Moribund deaf sign language of Finland

Finland-Swedish Sign Language (FinSSL; Finlandssvenskt teckenspråk, Suomenruotsalainen viittomakieli) is a moribund sign language in Finland. It is now used mainly in private settings by older adults who attended the only Swedish school for the deaf in Finland (in Porvoo, Borgå), which was established in the mid-19th century by Carl Oscar Malm but closed in 1993. However, it has recently been taught to some younger individuals. Some 90 persons had it as their native language within Finland in 2014 and it is spoken by around 300 people in total.

== History ==
The first deaf school in Finland was founded in 1846 by Carl Oscar Malm, who was deaf himself. Since the closure of the deaf school in Borgå in 1993, the future of the language has been uncertain. Many families with deaf children have emigrated to Sweden because of the decision. The language is considered severely endangered according to UNESCO's criteria.
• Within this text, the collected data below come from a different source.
**config.mk**
```make
export PLATFORM = sky130hd
export DESIGN_NAME = res_change_notifier
export DESIGN_NICKNAME = d
export VERILOG_FILES = /design/src/rtl/rcn_pkg.sv /design/src/rtl/rcn_stability_filter.sv /design/src/rtl/rcn_pulse_timer.sv /design/src/rtl/res_change_notifier.sv
export SDC_FILE = /design/constraint.sdc
export NUM_CORES = 1
export LEC_CHECK = 0
export ABC_AREA = 1
export CORE_MARGIN = 5
export CORE_UTILIZATION = 51
export DETAILED_ROUTE_END_ITERATION = 10
export DONT_BUFFER_PORTS = 1
export PLACE_DENSITY = 0.76
export SLEW_MARGIN = 20
export SYNTH_ARGS = -nofsm -noshare
export SYNTH_HDL_FRONTEND = slang
export SYNTH_SLANG_ARGS = --single-unit
```
**constraint.sdc**
```tcl
create_clock -name clk -period 5.8 [get_ports clk]
set_input_delay 1.16 -clock clk [delete_from_list [all_inputs] [get_ports clk]]
set_output_delay 1.16 -clock clk [all_outputs]
set_load 0.02 [all_outputs]
```
**src/rtl/rcn_pkg.sv**
```systemverilog
package rcn_pkg;

    localparam int H_W      = 12;
    localparam int V_W      = 12;
    localparam int P_W      = 20;
    localparam int PULSE_MS = 200;

    typedef struct packed {
        logic [H_W-1:0] h_act;
        logic [V_W-1:0] v_act;
        logic [P_W-1:0] period;
    } vid_timing_t;

    typedef enum logic {
        PIN_CAMERA  = 1'b0,
        PIN_DISPLAY = 1'b1
    } pin_mode_e;

    function automatic logic timing_equal(input vid_timing_t a, input vid_timing_t b);
        return (a.h_act == b.h_act) && (a.v_act == b.v_act) && (a.period == b.period);
    endfunction

    function automatic int unsigned pulse_cycles(input int unsigned hz);
        return (hz / 1000) * PULSE_MS;
    endfunction

endpackage

```
**src/rtl/rcn_stability_filter.sv**
```systemverilog
module rcn_stability_filter
    import rcn_pkg::*;
#(
    parameter int CNT_W = 4
) (
    input  logic             clk,
    input  logic             rst,
    input  logic             sig_valid,
    input  logic             frame_strobe,
    input  vid_timing_t      sample,
    input  logic [CNT_W-1:0] need_frames,
    output logic             locked_o,
    output logic             change_o
);

    localparam logic [CNT_W-1:0] CNT_MAX = {CNT_W{1'b1}};
    localparam logic [CNT_W-1:0] CNT_ONE = CNT_W'(1);

    vid_timing_t      cand_q;
    vid_timing_t      ref_q;
    logic             cand_vld_q;
    logic             ref_vld_q;
    logic [CNT_W-1:0] run_cnt_q;
    logic             locked_q;
    logic             change_q;

    logic [CNT_W-1:0] need_eff;
    logic             same_as_cand;
    logic [CNT_W-1:0] cnt_next;
    logic             stable_now;
    logic             new_change;

    always_comb begin
        need_eff     = (need_frames == '0) ? CNT_ONE : need_frames;
        same_as_cand = cand_vld_q && timing_equal(sample, cand_q);
        if (same_as_cand)
            cnt_next = (run_cnt_q == CNT_MAX) ? CNT_MAX : run_cnt_q + CNT_ONE;
        else
            cnt_next = CNT_ONE;
        stable_now = (cnt_next >= need_eff);
        new_change = stable_now && (!ref_vld_q || !timing_equal(sample, ref_q));
    end

    always_ff @(posedge clk) begin
        if (rst) begin
            cand_q     <= '0;
            ref_q      <= '0;
            cand_vld_q <= 1'b0;
            ref_vld_q  <= 1'b0;
            run_cnt_q  <= '0;
            locked_q   <= 1'b0;
            change_q   <= 1'b0;
        end else if (!sig_valid) begin
            cand_vld_q <= 1'b0;
            ref_vld_q  <= 1'b0;
            run_cnt_q  <= '0;
            locked_q   <= 1'b0;
            change_q   <= 1'b0;
        end else begin
            change_q <= 1'b0;
            if (frame_strobe) begin
                cand_q     <= sample;
                cand_vld_q <= 1'b1;
                run_cnt_q  <= cnt_next;
                locked_q   <= stable_now;
                if (new_change) begin
                    ref_q     <= sample;
                    ref_vld_q <= 1'b1;
                    change_q  <= 1'b1;
                end
            end
        end
    end

    assign locked_o = locked_q;
    assign change_o = change_q;

    AST_CHANGE_NEEDS_VALID_STROBE: assert property (@(posedge clk) disable iff (rst)
        change_o |-> $past(sig_valid && frame_strobe));
    AST_INVALID_UNLOCKS: assert property (@(posedge clk) disable iff (rst)
        !sig_valid |=> (!locked_o && !change_o));
    AST_INVALID_DROPS_REF: assert property (@(posedge clk) disable iff (rst)
        !sig_valid |=> !ref_vld_q);

endmodule

```
**src/rtl/rcn_pulse_timer.sv**
```systemverilog
module rcn_pulse_timer
    import rcn_pkg::*;
#(
    parameter int unsigned CLK_HZ = 50_000_000
) (
    input  logic clk,
    input  logic rst,
    input  logic start,
    output logic busy_o
);

    localparam int unsigned PRESCALE = CLK_HZ / 1000;
    localparam int          MS_W     = $clog2(PULSE_MS);

    logic            busy_q;
    logic [MS_W-1:0] ms_q;
    logic            tick;
    logic            last;

    generate
        if (PRESCALE <= 1) begin : g_no_pre
            assign tick = 1'b1;
        end else begin : g_pre
            localparam int PRE_W = $clog2(PRESCALE);
            logic [PRE_W-1:0] pre_q;
            assign tick = (pre_q == PRE_W'(PRESCALE - 1));
            always_ff @(posedge clk) begin
                if (rst || start || !busy_q || tick)
                    pre_q <= '0;
                else
                    pre_q <= pre_q + PRE_W'(1);
            end
        end
    endgenerate

    assign last = tick && (ms_q == MS_W'(PULSE_MS - 1));

    always_ff @(posedge clk) begin
        if (rst) begin
            busy_q <= 1'b0;
            ms_q   <= '0;
        end else if (start) begin
            busy_q <= 1'b1;
            ms_q   <= '0;
        end else if (busy_q) begin
            if (last) begin
                busy_q <= 1'b0;
                ms_q   <= '0;
            end else if (tick) begin
                ms_q <= ms_q + MS_W'(1);
            end
        end
    end

    assign busy_o = busy_q;

    AST_START_RAISES_BUSY: assert property (@(posedge clk) disable iff (rst)
        start |=> busy_o);
    AST_PULSE_ENDS: assert property (@(posedge clk) disable iff (rst)
        (busy_o && !start && last) |=> !busy_o);
    AST_IDLE_STAYS_IDLE: assert property (@(posedge clk) disable iff (rst)
        (!busy_o && !start) |=> !busy_o);

endmodule

```
**src/rtl/res_change_notifier.sv**
```systemverilog
module res_change_notifier
    import rcn_pkg::*;
#(
    parameter int unsigned CLK_HZ = 50_000_000,
    parameter int          CNT_W  = 4
) (
    input  logic             clk,
    input  logic             rst,
    input  logic             mode_display,
    input  logic             sig_valid,
    input  logic             frame_strobe,
    input  logic [11:0]      h_active,
    input  logic [11:0]      v_active,
    input  logic [19:0]      frame_period,
    input  logic [CNT_W-1:0] stable_frames,
    output logic             status_pin
);

    vid_timing_t sample;
    logic        locked;
    logic        change;
    logic        busy;
    pin_mode_e   pin_mode;

    assign sample.h_act  = h_active;
    assign sample.v_act  = v_active;
    assign sample.period = frame_period;
    assign pin_mode      = pin_mode_e'(mode_display);

    rcn_stability_filter #(.CNT_W(CNT_W)) u_filter (
        .clk          (clk),
        .rst          (rst),
        .sig_valid    (sig_valid),
        .frame_strobe (frame_strobe),
        .sample       (sample),
        .need_frames  (stable_frames),
        .locked_o     (locked),
        .change_o     (change)
    );

    rcn_pulse_timer #(.CLK_HZ(CLK_HZ)) u_timer (
        .clk    (clk),
        .rst    (rst),
        .start  (change),
        .busy_o (busy)
    );

    always_comb begin
        case (pin_mode)
            PIN_DISPLAY: status_pin = locked;
            default:     status_pin = busy;
        endcase
    end

    AST_RESET_PIN_LOW: assert property (@(posedge clk)
        rst |=> !status_pin);
    AST_CHANGE_STARTS_PULSE: assert property (@(posedge clk) disable iff (rst)
        (change && !mode_display) |=> (status_pin || mode_display));

endmodule

```
# Yosys cells after proc, flatten, opt, wreduce, memory -nomap -nowiden
# Index checks and enable logic that the tools add are counted.
word_totals:
  latch_bits: 0
  romBits: 0
  inputBits: 53
  elab_cells: 62
  out_inout_bits: 1
  memories: 0
  ff_bits: 121
  ram_bits: 0
classes:
  shift: 0
  div_mod_pow: 0
  n_bitwise: 2
  muxes: 10
  n_lt_le_gt_ge: 1
  n_reduce_logical: 23
  multipliers: 0
  add_sub_neg: 3
  eq_ne: 9
op_table:
  columns: ["cell", "n"]
  rows:
  - ["$eq 12x12->1", 4]
  - ["$eq 20x20->1", 2]
  - ["$add 16x1->16 const B", 1]
  - ["$eq 16x16->1 const B", 1]
  - ["$mux 8", 2]
  - ["$mux 4", 3]
  - ["$add 8x1->8 const B", 1]
  - ["$eq 8x8->1 const B", 1]
  - ["$logic_and 1x1->1", 7]
  - ["$reduce_and 2->1", 3]
  - ["$mux 1", 5]
  - ["$add 4x1->4 const B", 1]
  - ["$eq 4x4->1 const B", 1]
  - ["$ge 4x4->1", 1]
  - ["$logic_not 4->1", 1]
  - ["$logic_or 1x1->1", 4]
  - ["$reduce_or 2->1", 2]
  - ["$logic_not 1->1", 3]
  - ["$reduce_and 3->1", 1]
  - ["$reduce_or 3->1", 1]
  - ["$not 1->1", 2]
  - ["$reduce_bool 2->1", 1]

# Longest topological paths before layout
# Gate-level depths: netlist (run 1).
depth:
  word_depth: 8
  depth_mapped: 19
  mapped_depth_nobuf: 18

# Modules after synthesis
# Synthesis (run 1) repeated with hierarchy kept, for this count alone.
hier_totals:
  hier_cells: 1115
  hier_area_um2: 6956.7
modules_own_cells:
  columns: ["mod", "seq_area_each_um2", "cells_each", "instances", "area_per_inst_um2"]
  rows:
  - ["rcn_stability_filter", 1921.8, 889, 1, 5440.2]
  - ["rcn_pulse_timer", 500.5, 222, 1, 1501.4]
  - ["res_change_notifier", 0.0, 4, 1, 15.0]

# Least setup slack after synthesis (run 1)
# OpenSTA, ideal clock, no wires.
synth_path:
  path_kind: "input -> register"
  from: "input port frame_period[2]"
  to: "register u_filter.ref_q[19] (netlist name)"
  path_stages: 17
  setup_slack_ns: 2.424
  arrival_ns: 3.261
  cell_sequence: "xnor2_1 nand2_1 or3_1 nor2_1 nand3_1 nor2_1 ha_1 inv_1 nor2_1 o211ai_1 nand3_1 nand2_1 inv_2 buf_2 clkbuf_1 a21oi_1 nor2_1"
synth_between:
  elab_chain_cells: 7
  elab_cells_between_ends: 11
synth_rtl:
  columns: ["item", "line", "source"]
  rows:
  - ["from (decl)", "res_change_notifier.sv:14", "input logic [19:0] frame_period,"]
  - ["$eq 20x20->1", "rcn_pkg.sv:20", "return (a.h_act == b.h_act) && (a.v_act == b.v_act) && (a.period == b.period);"]
  - ["$logic_and 1x1->1", "rcn_pkg.sv:20", null]
  - ["$logic_and 1x1->1", "rcn_stability_filter.sv:35", "same_as_cand = cand_vld_q && timing_equal(sample, cand_q);"]
  - ["$mux 4", "rcn_stability_filter.sv:36", "if (same_as_cand)"]
  - ["named net u_filter.cnt_next[1]", "rcn_stability_filter.sv:29", "logic [CNT_W-1:0] cnt_next;"]
  - ["$ge 4x4->1", "rcn_stability_filter.sv:40", "stable_now = (cnt_next >= need_eff);"]
  - ["$logic_and 1x1->1", "rcn_stability_filter.sv:41", "new_change = stable_now && (!ref_vld_q || !timing_equal(sample, ref_q));"]
  - ["$reduce_and 3->1 (no source line)", null, null]
  - ["to (signal assigned)", "rcn_stability_filter.sv:67", "ref_q <= sample;"]
  - ["to (decl)", "rcn_stability_filter.sv:20", "vid_timing_t ref_q;"]
# The timed path passes the listed nets, and every way through them passes these cells.
# A chain may end at the register's enable or synchronous reset.

# Final worst setup path (run 1)
layout_path:
  from: "input port frame_period[2]"
  to: "register u_filter.ref_q[42] (netlist name)"
# The elaborated chain is that of the path after synthesis.

==> results.cfg, run 1 <==
[worst_hold_path]
hp-class = register to register

[synth]
synth_top_area_share = 0.360
synthMuxAreaShare = 0
ys_seq_area_frac = 0.360
synth_compound_area_frac = 0.143
synthSimpleGateAreaFrac = 0.334
synth_top_family_by_area = simple AND/OR/NAND/NOR gates
async_flop_share = 0
synth_cell_type_count = 34
yosysTopAreaCell = dfxtp_1
avgSynthCellArea_um2 = 6.27
synthTopCellsByArea = dfxtp_1, nand2_1, inv_1
synth_xor_area_frac = 0.0352
ys.flop_type = dfxtp_1
synth_nets = 1132
yosys_warnings = 0
ys_ff_latch = 121
syn_inst = 1072
synth_area_um2 = 6730
synth-edff-count = 0
yosys.area_share.adder = 0.0130

[drt]
drc = 0
vias = 6396
vias_per_cell = 5.14
antenna_left = 0
drt-initial-drc-count = 461
wl_per_cell_um = 12.9
drt_pass1_iterations = 5
wl_um = 16100

[die]
core_area_um2 = 13100
io_pins = 54
dieArea_um2 = 15600
rows = 42
initial_core_util = 0.514
die-height_um = 125
die_w_um = 125

[setup_path]
cp_cell_sequence = xnor2_1 > nand2_1 > or3_1 > nor2_1 > nand3_1 > nor2_1 > ha_1 > inv_1 > nor2_1 > o211ai_1 > nand3_1 > nand2_1 > inv_2 > buf_4 > nand3_1 > nand2_1 > nor2_1
crit_path_end_kind = register
crit_type = input pin to register
crit_required_ns = 6.11
critPathBufInv = 3
start_kind = input pin
crit_slowest_cell = buf_4
worstPathMaxFanout = 34
critPathMaxStageDelay_ns = 0.42
crit_top_cell = nor2_1
path_delay_family = simple AND/OR/NAND/NOR gates
crit_arrival_ns = 3.98

[layout]
fin_nets = 1117
fillCellCount = 1222
layout_common_cells = nand2_1, inv_1, nor2_1
mostFrequentLayoutCell = nand2_1
final_cell_count_no_fill = 1245
area_growth_pct = 10.1
stdcell_area_um2 = 7410
drive_gt1_frac = 0.0552
diodes = 0

[pwr]
power_w = 0.00215
leakagePower_nw = 3.14
power_density_nw_per_um2 = 290
ir_drop_v = 0.000216

[flow_run]
maxCapViolations = 0

[timing]
setup_viol = 0
setup_ws_ns = 2.14
tightest_slew_ns = 1.03
slew_viol_final = 0
max-slew-margin-rel = 0.313
finalSetupTns_ns = 0
fin_skew_ns = 0.00616
grt_setup_unrepaired = no
fmax_mhz = 273
period_minus_slack_ns = 3.66
finalCritPeriodShare = 0.632
hold_viol = 0

[placement]
post-place-cells = 1214
hpwlAfterDp_um = 11500
place_ws_ns = 1.73
numPortBuffers = 0
place_area_um2 = 6820
gp_congestion = 0.847

[clocking]
tritoncts = built
cts_hold_buf = 0
cts_resized = 0
cts_max_level = 4
cts-buffers-inserted = 17
root_buffer = clkbuf_16
clock_path_buffers = 2
cts_num_sinks = 121
cts.clk_slew.worst_paths_ns = 0.05
clk-insertion-delay-late_ns = 0.42
cts_setup_buffers = 0

[global_routing]
grtUsageTotal = 0.211
first_global_vias = 5795
antenna_found_initial = 0
grt_max_degree = 90
grt-ovfl-total = 0
grt_first_pass_wirelength_um = 27100

[status]
status = completed
kinds of logic after synthesis:
group	after synthesis
adders and majority gates	7
xor gates and xnor gates	27
buffers and inverters	200
DFF	121
AOI/OAI and AO/OA	182
and+or+nand+nor	535
power breakdown:
group	internal [W]	switching [W]
logic	0.0000734	0.000125
clock network	0.000691	0.000376
registers	0.000864	0.0000201
cells in the mapped netlist (all sizes together), types with 5 or more instances:
| cell type | count |
|---|---|
| dfxtp | 121 |
| clkbuf | 27 |
| or2 | 5 |
| inv | 159 |
| a21oi | 109 |
| xor2 | 7 |
| nand4 | 22 |
| buf | 11 |
| ha | 7 |
| nand2 | 267 |
| nor2 | 133 |
| o21ai | 66 |
| nor3 | 21 |
| nand3 | 74 |
| xnor2 | 20 |
registers in the layout (all words and copies together) (netlist names):
signal               flops
u_filter.cand_q         44
u_filter.cand_vld_q      1
u_filter.change_o        1
u_filter.locked_o        1
u_filter.ref_q          44
u_filter.ref_vld_q       1
u_filter.run_cnt_q       4
u_timer.busy_o           1
u_timer.g_pre.pre_q     16
u_timer.ms_q             8
cell type report:
cell class	instances	area, um2	area share
Clock buffer	22	464	0.0627
Inverter	162	608	0.0821
Timing Repair Buffer	4	30.0	0.00405
Multi-Input combinational cell	751	3540	0.478
Sequential cell	121	2420	0.327
Clock inverter	9	123	0.0166
Tap cell	176	220	0.0297
worst paths after layout:
check,slack (ns),end,from,cells after the start
hold reg to reg,0.44,u_timer.g_pre.pre_q[0],u_timer.g_pre.pre_q[0],1
setup / recovery,2.14,u_filter.ref_q[42],frame_period[2],17
hold / removal,0.44,u_timer.g_pre.pre_q[0],u_timer.g_pre.pre_q[0],1
setup reg to reg,2.56,u_filter.ref_q[42],u_filter.cand_q[2],17
through the flow:
step | util | hold WS, ns
after floorplan | - | 0.418
after global placement | 0.521 | 0.429
after detailed placement | 0.521 | 0.441
after CTS | 0.566 | 0.449
after global routing | 0.566 | 0.473
final | 0.566 | 0.445
routing by layer:
metal,up-vias,wire length [um],track usage,part of all wire
li1,3377,-,-,-
met1,2845,7360,0.264,0.46
met2,143,7380,0.343,0.46
met3,31,978,0.0617,0.061
met4,0,357,0.0810,0.022
met5,-,0,0,0
worst register-to-register path, stage by stage (launching register included):
cell      delay, ns
dfxtp_1        0.31
xnor2_1        0.31
nand2_1        0.07
or3_1          0.35
nor2_1         0.09
nand3_1        0.18
nor2_1         0.15
ha_1           0.16
inv_1          0.04
nor2_1         0.08
o211ai_1       0.09
nand3_1        0.10
nand2_1        0.07
inv_2          0.38
buf_4          0.42
nand3_1        0.16
nand2_1        0.12
nor2_1         0.04
No activity file was read; power rests on OpenSTA's default activity.
==> run 2, diff against run 1 <==
--- a/config.mk
+++ b/config.mk
@@ -10,7 +10,7 @@
 export CORE_UTILIZATION = 51
 export DETAILED_ROUTE_END_ITERATION = 10
 export DONT_BUFFER_PORTS = 1
-export PLACE_DENSITY = 0.76
+export PLACE_DENSITY = 0.79
 export SLEW_MARGIN = 20
 export SYNTH_ARGS = -nofsm -noshare
 export SYNTH_HDL_FRONTEND = slang
==> constraint.sdc (replaced) <==
create_clock -name clk -period 3 [get_ports clk]
set_input_delay 0.6 -clock clk [delete_from_list [all_inputs] [get_ports clk]]
set_output_delay 0.6 -clock clk [all_outputs]
set_load 0.02 [all_outputs]
==> run 2 against run 1 <==
Global-route usage rose by 0.62 points. Clock skew rose by 0.0018 ns. Hold slack got worse by 0.20 ns. Combinational power rose by 100%. Wire length rose by 2.7%. First-iteration DRC count rose by 6.1%. Largest power group unchanged.
==> results.cfg, run 2 (synthesis gave the netlist of run 1 again) <==
[setup_path]
worstPathMaxFanout = 48
crit_path_end_kind = register
cp_cell_sequence = xnor2_1 > buf_4 > nand3_1 > or3_1 > nor2_1 > nand3_2 > nor2_1 > ha_1 > inv_1 > nor2_1 > o211ai_1 > nand3_1 > nand2_1 > inv_2 > buf_12 > a21oi_1 > nor2_1
critPathMaxStageDelay_ns = 0.33
crit_arrival_ns = 2.99
crit_top_cell = nor2_1
crit_type = register to register
reg2regPathDepth = 17
crit_required_ns = 3.31
start_kind = register
crit_slowest_cell = dfxtp_1

[timing]
setup_ws_ns = 0.323
max-slew-margin-rel = 0.575
period_minus_slack_ns = 2.68
tightest_slew_ns = 0.631
hold_viol = 0
setup_viol = 0
slew_viol_final = 0
grt_setup_unrepaired = no
fmax_mhz = 374
finalSetupTns_ns = 0
fin_skew_ns = 0.00798
finalCritPeriodShare = 0.892

[drt]
vias_per_cell = 5.18
vias = 6502
wl_um = 16500
drt-initial-drc-count = 489
antenna_left = 0
drt_pass1_iterations = 5
wl_per_cell_um = 13.2
drc = 0

[clocking]
cts_resized = 0
cts_hold_buf = 0
root_buffer = clkbuf_16
cts_num_sinks = 121
cts-buffers-inserted = 17
cts_max_level = 4
cts.clk_slew.worst_paths_ns = 0.06
clock_path_buffers = 2
cts_setup_buffers = 0
tritoncts = built
clk-insertion-delay-late_ns = 0.42

[layout]
fillCellCount = 1242
mostFrequentLayoutCell = nand2_1
fin_nets = 1127
reg.largest.list = u_filter.cand_q: 44 flops, u_filter.ref_q: 44 flops, u_timer.g_pre.pre_q: 16 flops
fin_util = 0.578
layout_common_cells = nand2_1, inv_1, nor2_1
final_cell_count_no_fill = 1255
diodes = 0
drive_gt1_frac = 0.0667
area_growth_pct = 12.5

[die]
die_w_um = 125
rows = 42
dieArea_um2 = 15600
die-height_um = 125
io_pins = 54
initial_core_util = 0.514
core_area_um2 = 13100

[worst_hold_path]
hp-class = input pin to register
worstHoldPathCells = 1

[pwr]
ir_drop_v = 0.000483
power_density_nw_per_um2 = 556
leakagePower_nw = 3.21

[global_routing]
antenna_found_initial = 0
grt-ovfl-total = 0
grt_first_pass_wirelength_um = 27900
first_global_vias = 5986
grtUsageTotal = 0.217
grt_max_degree = 57

[placement]
numPortBuffers = 0
place_ws_ns = -0.100
gp_congestion = 0.898
post-place-cells = 1224
hpwlAfterDp_um = 11800

[status]
status = completed

[flow_run]
maxCapViolations = 0
run 2: per-layer routing:
metal	vias to the layer above	wire, um	global-route usage
li1	3388	-	-
met1	2907	7240	0.264
met2	173	7610	0.356
met3	34	1230	0.0699
met4	0	421	0.0861
met5	-	0	0
run 2: where the power goes:
group	internal, W	total [W]	leakage [nW]	switching (W)
sequential	0.00167	0.00171	0.987	0.0000397
combinational	0.000156	0.000403	1.94	0.000247
clock	0.00139	0.00209	0.286	0.000705
total	0.00322	0.00421	3.21	0.000991
run 2: layout make-up:
cell class                      count  area [um2]  area share
Multi-Input combinational cell    751        3570       0.471
Sequential cell                   121        2420       0.320
Inverter                          162         608      0.0803
Clock buffer                       25         495      0.0655
Tap cell                          176         220      0.0291
Timing Repair Buffer               14         143      0.0188
Clock inverter                      6         113      0.0149
run 2: final timing paths:
path | startpoint | end | slack (ns)
worst min-delay path | rst | u_filter.change_o | 0.25
worst max register to register | u_filter.cand_q[40] | u_filter.ref_q[30] | 0.32
worst max-delay path | u_filter.cand_q[40] | u_filter.ref_q[30] | 0.32
worst min register to register | u_timer.g_pre.pre_q[0] | u_timer.g_pre.pre_q[0] | 0.45
run 2: critical path: cells and delay by family, from the launching register on:
family	cells	cell delay, ns
buffers and inverters	4	0.45
AO/OA/AOI/OAI	2	0.34
flip-flops	1	0.33
XOR/XNOR	1	0.12
adder cells (fa/ha/maj)	1	0.25
AND/OR/NAND/NOR	9	1.06
run 2: per-stage QoR:
| step | hold WS [ns] | instance area [um2] | power, W |
|---|---|---|---|
| after floorplan | 0.418 | 6730 | 0.00204 |
| after global placement | 0.434 | 6930 | 0.00213 |
| after detailed placement | 0.437 | 6930 | 0.00214 |
| after CTS | 0.237 | 7540 | 0.00423 |
| after global routing | 0.231 | 7570 | 0.00439 |
| final | 0.249 | 7570 | 0.00421 |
Since 2015, Finland-Swedish and Finnish sign languages have been recognized as separate languages in Finnish legislation, as the new sign language act was adopted in the parliament. However, the scientific consensus has been since 2005 that the two sign languages are distinct.

== Differences from Finnish Sign ==

A speaker of Finland-Swedish Sign Language, recorded in Finland

Through contacts between Swedish deaf individuals and Finland-Swedish deaf individuals, the Finland-Swedish sign language has borrowed many words from Swedish sign language. Additionally, the visual phonology with facial expressions follows the sounds of the Swedish language.